Support GADTs

[baronfel]

Submitted by Richard Minerich on 3/21/2014 12:00:00 AM
219 votes on UserVoice prior to migration

Generalized Algebraic Data Types essentially extend standard union types to allow different generic instantiations when defined recursively. You can see a simple explanation of how they work in haskell here: https://en.wikibooks.org/wiki/Haskell/GADT They open the door to such fantastic type safe data structures as heterogeneous lists and so can vastly improve type safety within the language.

Original UserVoice Submission Archived Uservoice Comments

[dsyme]

Note this is hard to implement within the constraints of the .NET type system. We would need to emit reflection code, which feels a bit awkward.

[cloudRoutine]

Could the F# type checker and match expression be extended in a similar manner to the C# GADT implementation? Or is the reflection based type check in the extended switch construct what you were referring to? It seemed similar to the :? type test pattern. If reflection emitted code is unavoidable, would it be possible to store it in a manner similar to delegate binding to amortize the cost? Could the compiler generate IL for a match against a GADT using a combination of an isinst IL check on the TypeDef, TypeRef, or TypeSpec with an IL switch or branches and jmp?

Would it be possible for the compiler to segment the branches of the GADT by the listed type constructors and inline the appropriate corresponding segment method during compilation? Or does that end up constraining the types by too great a degree for it to properly function as a GADT?

Since F# supports subtyping does that mean the typechecker also needs to be extended in the manner described in GADT meet subtyping?

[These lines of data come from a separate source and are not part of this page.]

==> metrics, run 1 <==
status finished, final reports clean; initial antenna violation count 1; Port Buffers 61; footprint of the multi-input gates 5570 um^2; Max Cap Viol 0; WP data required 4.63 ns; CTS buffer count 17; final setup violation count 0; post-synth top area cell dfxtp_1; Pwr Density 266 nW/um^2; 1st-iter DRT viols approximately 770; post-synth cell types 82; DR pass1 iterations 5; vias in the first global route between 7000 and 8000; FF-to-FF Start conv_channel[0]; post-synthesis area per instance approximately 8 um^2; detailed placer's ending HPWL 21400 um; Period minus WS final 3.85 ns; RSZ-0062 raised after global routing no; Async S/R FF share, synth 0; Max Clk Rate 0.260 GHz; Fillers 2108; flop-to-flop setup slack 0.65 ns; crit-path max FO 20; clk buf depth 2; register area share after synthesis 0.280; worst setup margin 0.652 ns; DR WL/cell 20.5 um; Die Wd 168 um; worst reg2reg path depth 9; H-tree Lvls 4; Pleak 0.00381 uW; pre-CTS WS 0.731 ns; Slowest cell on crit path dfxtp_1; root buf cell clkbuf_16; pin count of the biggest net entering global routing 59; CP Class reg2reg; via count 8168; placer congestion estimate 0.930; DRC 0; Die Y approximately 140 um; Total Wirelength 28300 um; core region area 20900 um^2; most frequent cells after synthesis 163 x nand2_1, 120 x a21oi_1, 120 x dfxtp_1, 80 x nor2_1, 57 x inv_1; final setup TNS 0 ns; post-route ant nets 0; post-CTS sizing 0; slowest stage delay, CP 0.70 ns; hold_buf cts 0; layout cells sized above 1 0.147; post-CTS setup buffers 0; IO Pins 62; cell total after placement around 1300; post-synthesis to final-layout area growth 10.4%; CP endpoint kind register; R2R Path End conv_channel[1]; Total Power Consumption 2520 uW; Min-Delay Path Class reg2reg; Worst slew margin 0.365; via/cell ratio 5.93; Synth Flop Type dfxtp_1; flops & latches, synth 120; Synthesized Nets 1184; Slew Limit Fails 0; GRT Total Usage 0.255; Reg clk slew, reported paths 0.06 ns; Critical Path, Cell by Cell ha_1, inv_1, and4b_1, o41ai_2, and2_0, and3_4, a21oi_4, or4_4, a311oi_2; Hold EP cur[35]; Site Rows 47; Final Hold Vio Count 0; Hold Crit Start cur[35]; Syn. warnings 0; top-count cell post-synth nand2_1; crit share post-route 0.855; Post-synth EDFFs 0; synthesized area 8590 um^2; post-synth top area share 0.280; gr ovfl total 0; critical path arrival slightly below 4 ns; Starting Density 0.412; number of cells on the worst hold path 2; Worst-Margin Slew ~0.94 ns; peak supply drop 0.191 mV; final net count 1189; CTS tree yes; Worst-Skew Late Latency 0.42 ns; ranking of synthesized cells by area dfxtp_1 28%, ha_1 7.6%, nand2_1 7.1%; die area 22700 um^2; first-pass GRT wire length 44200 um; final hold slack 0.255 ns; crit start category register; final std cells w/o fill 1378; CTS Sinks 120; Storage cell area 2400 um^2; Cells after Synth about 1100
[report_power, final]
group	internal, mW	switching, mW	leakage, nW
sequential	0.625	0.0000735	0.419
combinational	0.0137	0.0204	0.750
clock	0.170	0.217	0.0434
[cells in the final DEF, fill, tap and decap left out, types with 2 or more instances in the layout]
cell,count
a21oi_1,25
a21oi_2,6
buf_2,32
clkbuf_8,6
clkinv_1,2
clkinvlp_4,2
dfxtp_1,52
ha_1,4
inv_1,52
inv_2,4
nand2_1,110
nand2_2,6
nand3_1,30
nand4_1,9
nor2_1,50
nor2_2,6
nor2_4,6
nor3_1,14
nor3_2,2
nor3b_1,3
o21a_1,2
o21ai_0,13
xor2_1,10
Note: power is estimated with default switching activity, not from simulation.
--- src/rtl/i2cst_params.svh ---
`ifndef I2CST_PARAMS_SVH
`define I2CST_PARAMS_SVH

// Register byte offsets
`define I2CST_OFF_OWN   8'h00
`define I2CST_OFF_CTRL  8'h04
`define I2CST_OFF_STAT  8'h08
`define I2CST_OFF_DATA  8'h0C
`define I2CST_OFF_IST   8'h10
`define I2CST_OFF_IMSK  8'h14

// Control register fields
`define I2CST_CTL_FLAG  7
`define I2CST_CTL_ACK   6
`define I2CST_CTL_STA   5
`define I2CST_CTL_STO   4
`define I2CST_CTL_EN    2

// Interrupt status fields
`define I2CST_IRQ_STEP  0
`define I2CST_IRQ_END   1
`define I2CST_IRQ_WAKE  2
`define I2CST_IRQ_W     3

// Status codes, prescaler bits zero
`define I2CST_SC_IDLE   8'hF8
`define I2CST_SC_SRW    8'h60
`define I2CST_SC_SRWAL  8'h68
`define I2CST_SC_GC     8'h70
`define I2CST_SC_A8     8'hA8
`define I2CST_SC_B0     8'hB0
`define I2CST_SC_B8     8'hB8
`define I2CST_SC_C0     8'hC0
`define I2CST_SC_C8     8'hC8

// Reset values, general call address, last bit count
`define I2CST_RST_OWN   8'h00
`define I2CST_RST_DATA  8'hFF
`define I2CST_GC_ADDR   7'h00
`define I2CST_LAST_BIT  3'h7

`endif

--- src/rtl/i2cst_pkg.sv ---
package i2cst_pkg;
    typedef enum logic [2:0] {
        S_IDLE, S_ADDR, S_AACK, S_WAIT, S_TX, S_RACK, S_IGN
    } i2cst_state_e;

    typedef struct packed {
        logic [7:0] a;
        logic       w;
    } i2cst_acc_s;

    typedef struct packed {
        logic scl;
        logic sda;
    } i2cst_pins_s;
endpackage

--- src/rtl/i2cst_slave_tx.sv ---
// Function
// - Answer own seven-bit address, and general call when enabled
// - General call answered when address LSB set
// - Read bit gives transmit, write gives code 60, 68 or 70, then the bus is ignored
// - Own address read: flag and code A8
// - After lost arbitration, own address read reports code B0 (write gives 68)
// - Acknowledge cleared: last byte, C0 or C8
// - After last byte release data, idle slave
// - Acknowledged final byte reports code C8
// - Acknowledge clear ignores address, bus still watched
// - Deep sleep: match wakes, clock held low
// - Data register not trusted after wake
// - Software loads byte, clears flag, byte sent
// - NACK reports C0, then not addressed
// - From C8, clearing flag leaves addressed state
// - Start request then START once bus free
`include "i2cst_params.svh"
module i2cst_slave_tx
    import i2cst_pkg::*;
#(
    parameter int unsigned HADDR_W = 32
) (
    input  wire logic               clk,        // System clock
    input  wire logic               resetn,     // Async reset, low
    input  wire logic               hsel,       // AHB select
    input  wire logic [HADDR_W-1:0] haddr,      // AHB address
    input  wire logic [1:0]         htrans,     // AHB transfer type
    input  wire logic               hwrite,     // AHB write
    input  wire logic [2:0]         hsize,      // AHB size
    input  wire logic [31:0]        hwdata,     // AHB write data
    input  wire logic               hready,     // AHB bus ready
    output logic                    hreadyout,  // AHB slave ready
    output logic                    hresp,      // AHB response
    output logic [31:0]             hrdata,     // AHB read data
    input  wire logic               scl_i,      // Bus clock in
    output logic                    scl_o,      // Bus clock out
    output logic                    scl_oe,     // Bus clock pull low
    input  wire logic               sda_i,      // Bus data in
    output logic                    sda_o,      // Bus data out
    output logic                    sda_oe,     // Bus data pull low
    input  wire logic               arb_lost,   // Master lost arbitration
    input  wire logic               deep_sleep, // Non-idle sleep active
    output logic                    wake,       // Wake request pulse
    output logic                    start_gen,  // START request pulse
    output logic                    irq         // Interrupt level
);

    generate
        if (HADDR_W < 8) begin : g_chk
            $error("HADDR_W must be at least 8");
        end
    endgenerate

    function automatic logic hit(input logic [7:0] a,
                                 input logic [7:0] off);
        return a[7:2] == off[7:2];
    endfunction

    ////////////////////////////////////////////////////////////////////
    // AHB-Lite slave: writes zero wait, reads one wait state

    i2cst_acc_s acc;
    logic       acc_v;
    logic       rd_pend;
    logic       wr_en;
    logic [31:0] rd_mux;

    always_ff @(posedge clk or negedge resetn) begin
        if (!resetn) begin
            acc   <= '0;
            acc_v <= 1'b0;
        end else if (hready) begin
            acc_v <= hsel && htrans[1];
            acc   <= '{a: haddr[7:0], w: hwrite};
        end
    end

    // Registered read data keeps hrdata off the decode path
    always_ff @(posedge clk or negedge resetn) begin
        if (!resetn) begin
            rd_pend <= 1'b0;
            hrdata  <= 32'h0000_0000;
        end else begin
            rd_pend <= hsel && htrans[1] && hready && !hwrite;
            if (rd_pend) begin
                hrdata <= rd_mux;
            end
        end
    end

    assign hreadyout = !rd_pend;
    assign hresp     = 1'b0;
    assign wr_en     = acc_v && acc.w && !rd_pend;

    ////////////////////////////////////////////////////////////////////
    // Registers

    logic [7:0] own_address_reg;
    logic [7:0] data_reg;
    logic [7:0] code;
    logic [1:0] presc;
    logic       interrupt_flag;
    logic       ack_enable;
    logic       start_request;
    logic       stop_request;
    logic       interface_enable;
    logic [`I2CST_IRQ_W-1:0] ist;
    logic [`I2CST_IRQ_W-1:0] imask;
    logic       hw_set;
    logic       flag_clr;
    logic       end_evt;
    logic [6:0] own_slave_address;
    logic       general_call_enable;

    assign own_slave_address   = own_address_reg[7:1];
    assign general_call_enable = own_address_reg[0];
    assign flag_clr = wr_en && hit(acc.a, `I2CST_OFF_CTRL)
                      && hwdata[`I2CST_CTL_FLAG];

    always_ff @(posedge clk or negedge resetn) begin
        if (!resetn) begin
            own_address_reg  <= `I2CST_RST_OWN;
            data_reg         <= `I2CST_RST_DATA;
            presc            <= 2'h0;
            ack_enable       <= 1'b0;
            start_request    <= 1'b0;
            stop_request     <= 1'b0;
            interface_enable <= 1'b0;
            imask            <= '0;
        end else if (wr_en) begin
            if (hit(acc.a, `I2CST_OFF_OWN)) begin
                own_address_reg <= hwdata[7:0];
            end
            if (hit(acc.a, `I2CST_OFF_CTRL)) begin
                ack_enable       <= hwdata[`I2CST_CTL_ACK];
                start_request    <= hwdata[`I2CST_CTL_STA];
                stop_request     <= hwdata[`I2CST_CTL_STO];
                interface_enable <= hwdata[`I2CST_CTL_EN];
            end
            if (hit(acc.a, `I2CST_OFF_STAT)) begin
                presc <= hwdata[1:0];
            end
            if (hit(acc.a, `I2CST_OFF_DATA)) begin
                data_reg <= hwdata[7:0];
            end
            if (hit(acc.a, `I2CST_OFF_IMSK)) begin
                imask <= hwdata[`I2CST_IRQ_W-1:0];
            end
        end
    end

    // Hardware set beats a clear in the same cycle
    always_ff @(posedge clk or negedge resetn) begin
        if (!resetn) begin
            interrupt_flag <= 1'b0;
        end else if (hw_set) begin
            interrupt_flag <= 1'b1;
        end else if (flag_clr) begin
            interrupt_flag <= 1'b0;
        end
    end

    always_ff @(posedge clk or negedge resetn) begin
        if (!resetn) begin
            ist <= '0;
        end else begin
            ist <= (ist & ~((wr_en && hit(acc.a, `I2CST_OFF_IST))
                            ? hwdata[`I2CST_IRQ_W-1:0]
                            : '0))
                   | {wake, end_evt, hw_set};
        end
    end

    assign irq = |(ist & imask);

    always_comb begin
        rd_mux = 32'h0000_0000;
        if (hit(acc.a, `I2CST_OFF_OWN)) begin
            rd_mux[7:0] = own_address_reg;
        end else if (hit(acc.a, `I2CST_OFF_CTRL)) begin
            rd_mux[7:0] = {interrupt_flag, ack_enable, start_request,
                           stop_request, 1'b0, interface_enable, 2'b00};
        end else if (hit(acc.a, `I2CST_OFF_STAT)) begin
            rd_mux[7:0] = {code[7:3], 1'b0, presc};
        end else if (hit(acc.a, `I2CST_OFF_DATA)) begin
            rd_mux[7:0] = data_reg;
        end else if (hit(acc.a, `I2CST_OFF_IST)) begin
            rd_mux[`I2CST_IRQ_W-1:0] = ist;
        end else if (hit(acc.a, `I2CST_OFF_IMSK)) begin
            rd_mux[`I2CST_IRQ_W-1:0] = imask;
        end
    end

    ////////////////////////////////////////////////////////////////////
    // Pin synchronisers and bus condition detection

    i2cst_pins_s p_q1;
    i2cst_pins_s p_q2;
    i2cst_pins_s p_d;
    logic        scl_rise;
    logic        scl_fall;
    logic        start_det;
    logic        stop_det;
    logic        busy;

    always_ff @(posedge clk or negedge resetn) begin
        if (!resetn) begin
            p_q1 <= '1;
            p_q2 <= '1;
            p_d  <= '1;
        end else begin
            p_q1 <= '{scl: scl_i, sda: sda_i};
            p_q2 <= p_q1;
            p_d  <= p_q2;
        end
    end

    assign scl_rise  = p_q2.scl && !p_d.scl;
    assign scl_fall  = !p_q2.scl && p_d.scl;
    assign start_det = p_q2.scl && p_d.scl && p_d.sda && !p_q2.sda;
    assign stop_det  = p_q2.scl && p_d.scl && !p_d.sda && p_q2.sda;

    always_ff @(posedge clk or negedge resetn) begin
        if (!resetn) begin
            busy <= 1'b0;
        end else if (start_det) begin
            busy <= 1'b1;
        end else if (stop_det) begin
            busy <= 1'b0;
        end
    end

    ////////////////////////////////////////////////////////////////////
    // Slave transmitter state machine

    i2cst_state_e state;
    logic [7:0]   sh;
    logic [2:0]   cnt;
    logic         sda_drv;
    logic         last;
    logic         got_ack;
    logic         arb_seen;
    logic         match;
    logic         is_tx;
    logic         final_code;
    logic         addr_full;

    // Acknowledge enable gates both address kinds
    assign match = interface_enable && ack_enable
                   && ((sh[7:1] == own_slave_address)
                       || (general_call_enable && !sh[0]
                           && sh[7:1] == `I2CST_GC_ADDR));
    assign hw_set = scl_fall
                    && (state == S_AACK || state == S_RACK);
    assign is_tx = code == `I2CST_SC_A8 || code == `I2CST_SC_B0
                   || code == `I2CST_SC_B8;
    assign final_code = code == `I2CST_SC_C0
                        || code == `I2CST_SC_C8;
    assign end_evt = hw_set && state == S_RACK && (!got_ack || last);

    always_ff @(posedge clk or negedge resetn) begin
        if (!resetn) begin
            state   <= S_IDLE;
            sh      <= 8'h00;
            cnt     <= 3'h0;
            sda_drv <= 1'b0;
            last    <= 1'b0;
            got_ack <= 1'b0;
            code    <= `I2CST_SC_IDLE;
            addr_full <= 1'b0;
        end else if (!interface_enable) begin
            state   <= S_IDLE;
            sda_drv <= 1'b0;
        end else if (start_det && state != S_WAIT) begin
            state   <= S_ADDR;
            cnt     <= 3'h0;
            sda_drv <= 1'b0;
            addr_full <= 1'b0;
        end else if (stop_det) begin
            state   <= S_IDLE;
            sda_drv <= 1'b0;
        end else begin
            case (state)
                S_ADDR: begin
                    if (scl_rise) begin
                        sh        <= {sh[6:0], p_q2.sda};
                        cnt       <= cnt + 3'h1;
                        addr_full <= cnt == `I2CST_LAST_BIT;
                    end
                    // Eighth bit in; decide on its falling edge
                    if (scl_fall && addr_full) begin
                        addr_full <= 1'b0;
                        if (match) begin
                            sda_drv <= 1'b1;
                            state   <= S_AACK;
                        end else begin
                            state <= S_IGN;
                        end
                    end
                end
                S_AACK: begin
                    if (scl_fall) begin
                        sda_drv <= 1'b0;
                        state   <= S_WAIT;
                        if (sh[0]) begin
                            code <= arb_seen ? `I2CST_SC_B0
                                             : `I2CST_SC_A8;
                        end else if (sh[7:1] == `I2CST_GC_ADDR) begin
                            code <= `I2CST_SC_GC;
                        end else begin
                            code <= arb_seen ? `I2CST_SC_SRWAL
                                             : `I2CST_SC_SRW;
                        end
                    end
                end
                S_WAIT: begin
                    if (!interrupt_flag) begin
                        if (is_tx) begin
                            // Byte comes from software, never the bus
                            sh      <= data_reg;
                            sda_drv <= !data_reg[7];
                            last    <= !ack_enable;
                            cnt     <= 3'h0;
                            state   <= S_TX;
                        end else begin
                            state <= S_IGN;
                        end
                    end
                end
                S_TX: begin
                    if (scl_fall) begin
                        if (cnt == `I2CST_LAST_BIT) begin
                            sda_drv <= 1'b0;
                            state   <= S_RACK;
                        end else begin
                            sda_drv <= !sh[6];
                            sh      <= {sh[6:0], 1'b1};
                            cnt     <= cnt + 3'h1;
                        end
                    end
                end
                S_RACK: begin
                    if (scl_rise) begin
                        got_ack <= !p_q2.sda;
                    end
                    if (scl_fall) begin
                        state <= S_WAIT;
                        if (!got_ack) begin
                            code <= `I2CST_SC_C0;
                        end else if (last) begin
                            code <= `I2CST_SC_C8;
                        end else begin
                            code <= `I2CST_SC_B8;
                        end
                    end
                end
                default: begin
                end
            endcase
        end
    end

    ////////////////////////////////////////////////////////////////////
    // Arbitration memory, START request, wake

    logic start_pend;

    always_ff @(posedge clk or negedge resetn) begin
        if (!resetn) begin
            arb_seen <= 1'b0;
        end else if (arb_lost) begin
            arb_seen <= 1'b1;
        end else if (hw_set && state == S_AACK) begin
            arb_seen <= 1'b0;
        end
    end

    // Request waits for the bus to go free
    always_ff @(posedge clk or negedge resetn) begin
        if (!resetn) begin
            start_pend <= 1'b0;
            start_gen  <= 1'b0;
        end else begin
            start_gen <= start_pend && !busy;
            if (state == S_WAIT && !interrupt_flag && final_code
                && start_request) begin
                start_pend <= 1'b1;
            end else if (start_pend && !busy) begin
                start_pend <= 1'b0;
            end
        end
    end

    always_ff @(posedge clk or negedge resetn) begin
        if (!resetn) begin
            wake <= 1'b0;
        end else begin
            wake <= hw_set && state == S_AACK && deep_sleep;
        end
    end

    // Open-drain pins: only ever pull low
    assign scl_o  = 1'b0;
    assign sda_o  = 1'b0;
    assign scl_oe = state == S_WAIT && interrupt_flag;
    assign sda_oe = sda_drv;

    ////////////////////////////////////////////////////////////////////
    // Assertions

    a_stretch_flag: assert property (@(posedge clk) disable iff (!resetn)
        $rose(interrupt_flag) |-> scl_oe)
        else $error("clock not held while flag set");
    a_ack_needs_ea: assert property (@(posedge clk) disable iff (!resetn)
        $rose(state == S_AACK) |-> $past(ack_enable))
        else $error("address acknowledged with ack disabled");
    a_ack_own_addr: assert property (@(posedge clk) disable iff (!resetn)
        $rose(state == S_AACK) |-> sh[7:1] == own_slave_address
        || (general_call_enable && sh[7:1] == 7'h00 && !sh[0]))
        else $error("acknowledged a foreign address");
    a_code_a8: assert property (@(posedge clk) disable iff (!resetn)
        hw_set && state == S_AACK && sh[0] && !arb_seen && !arb_lost
        |=> code == `I2CST_SC_A8 && interrupt_flag)
        else $error("own read not reported as A8");
    a_code_b0: assert property (@(posedge clk) disable iff (!resetn)
        hw_set && state == S_AACK && sh[0] && arb_seen
        |=> code == `I2CST_SC_B0)
        else $error("lost arbitration read not B0");
    a_code_rx: assert property (@(posedge clk) disable iff (!resetn)
        hw_set && state == S_AACK && !sh[0]
        |=> code != `I2CST_SC_A8 && code != `I2CST_SC_B0)
        else $error("write direction entered transmit");
    a_nack_c0: assert property (@(posedge clk) disable iff (!resetn)
        hw_set && state == S_RACK && !got_ack
        |=> code == `I2CST_SC_C0 && scl_oe)
        else $error("nack not reported as C0");
    a_last_c8: assert property (@(posedge clk) disable iff (!resetn)
        hw_set && state == S_RACK && got_ack && last
        |=> code == `I2CST_SC_C8)
        else $error("acked last byte not C8");
    a_release_end: assert property (@(posedge clk) disable iff (!resetn)
        state == S_WAIT && !interrupt_flag && final_code && !start_det
        && !stop_det && interface_enable
        |=> state == S_IGN ##1 !sda_oe)
        else $error("bus not released after last byte");
    a_start_free: assert property (@(posedge clk) disable iff (!resetn)
        start_gen |-> !$past(busy) && !$past(start_gen))
        else $error("start requested on busy bus");
    c_read_addr: cover property (@(posedge clk) disable iff (!resetn)
        $rose(state == S_AACK) ##[1:200] code == `I2CST_SC_A8);
    c_byte_ack: cover property (@(posedge clk) disable iff (!resetn)
        hw_set && state == S_RACK && got_ack && !last);
    c_last_c8: cover property (@(posedge clk) disable iff (!resetn)
        $rose(code == `I2CST_SC_C8));
    c_wake: cover property (@(posedge clk) disable iff (!resetn) wake);

endmodule

--- config.mk ---
export PLATFORM = sky130hd
export DESIGN_NAME = i2cst_slave_tx
export DESIGN_NICKNAME = d
export VERILOG_FILES = /design/src/rtl/i2cst_pkg.sv /design/src/rtl/i2cst_slave_tx.sv
export VERILOG_INCLUDE_DIRS = /design/src /design/src/rtl
export SDC_FILE = /design/constraint.sdc
export NUM_CORES = 1
export LEC_CHECK = 0
export BUFFER_PORTS_ARGS = -buffer_cell sky130_fd_sc_hd__buf_2
export CAP_MARGIN = 20
export CORE_MARGIN = 3
export CORE_UTILIZATION = 48
export CTS_BUF_LIST = sky130_fd_sc_hd__clkbuf_4 sky130_fd_sc_hd__clkbuf_8
export CTS_CLUSTER_SIZE = 10
export DETAILED_ROUTE_END_ITERATION = 10
export PLACE_DENSITY = 0.77
export SETUP_SLACK_MARGIN = 0.2
export SYNTH_ARGS = -nofsm -noshare
export SYNTH_HDL_FRONTEND = slang
export SYNTH_SLANG_ARGS = --single-unit
--- constraint.sdc ---
create_clock -name clk -period 1.86 [get_ports clk]
set_input_delay 0.186 -clock clk [delete_from_list [all_inputs] [get_ports clk]]
set_output_delay 0.186 -clock clk [all_outputs]
set_load 0.02 [all_outputs]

Is it possible to extend the type checker in the manner described in GADTs Meet Their Match in order to provide proper pattern match warnings?

[DemiMarie]

@dsyme What about using boxing and unsafe casts? .NET Core is out of the security game, and I don't see any particular reason that F# needs to generate verifiable code – it just needs to work. So upcast everything to System.Object, and then downcast to the correct type in the match arms.

[dsyme]

@dsyme What about using boxing and unsafe casts?

Pattern matching on a GADTs introduce new type variables into scope. If these are constrained to be uniform representations (i.e. reference types) and you can't do typeof<'T> then the approach you mention will work. That would place a boxing limitation on GADT instantiations however

[DemiMarie]

Another thought: do what Rust does and monomorphize.

On Jan 25, 2018 6:11 AM, "Don Syme" notifications@github.com wrote:

@dsyme https://github.com/dsyme What about using boxing and unsafe casts?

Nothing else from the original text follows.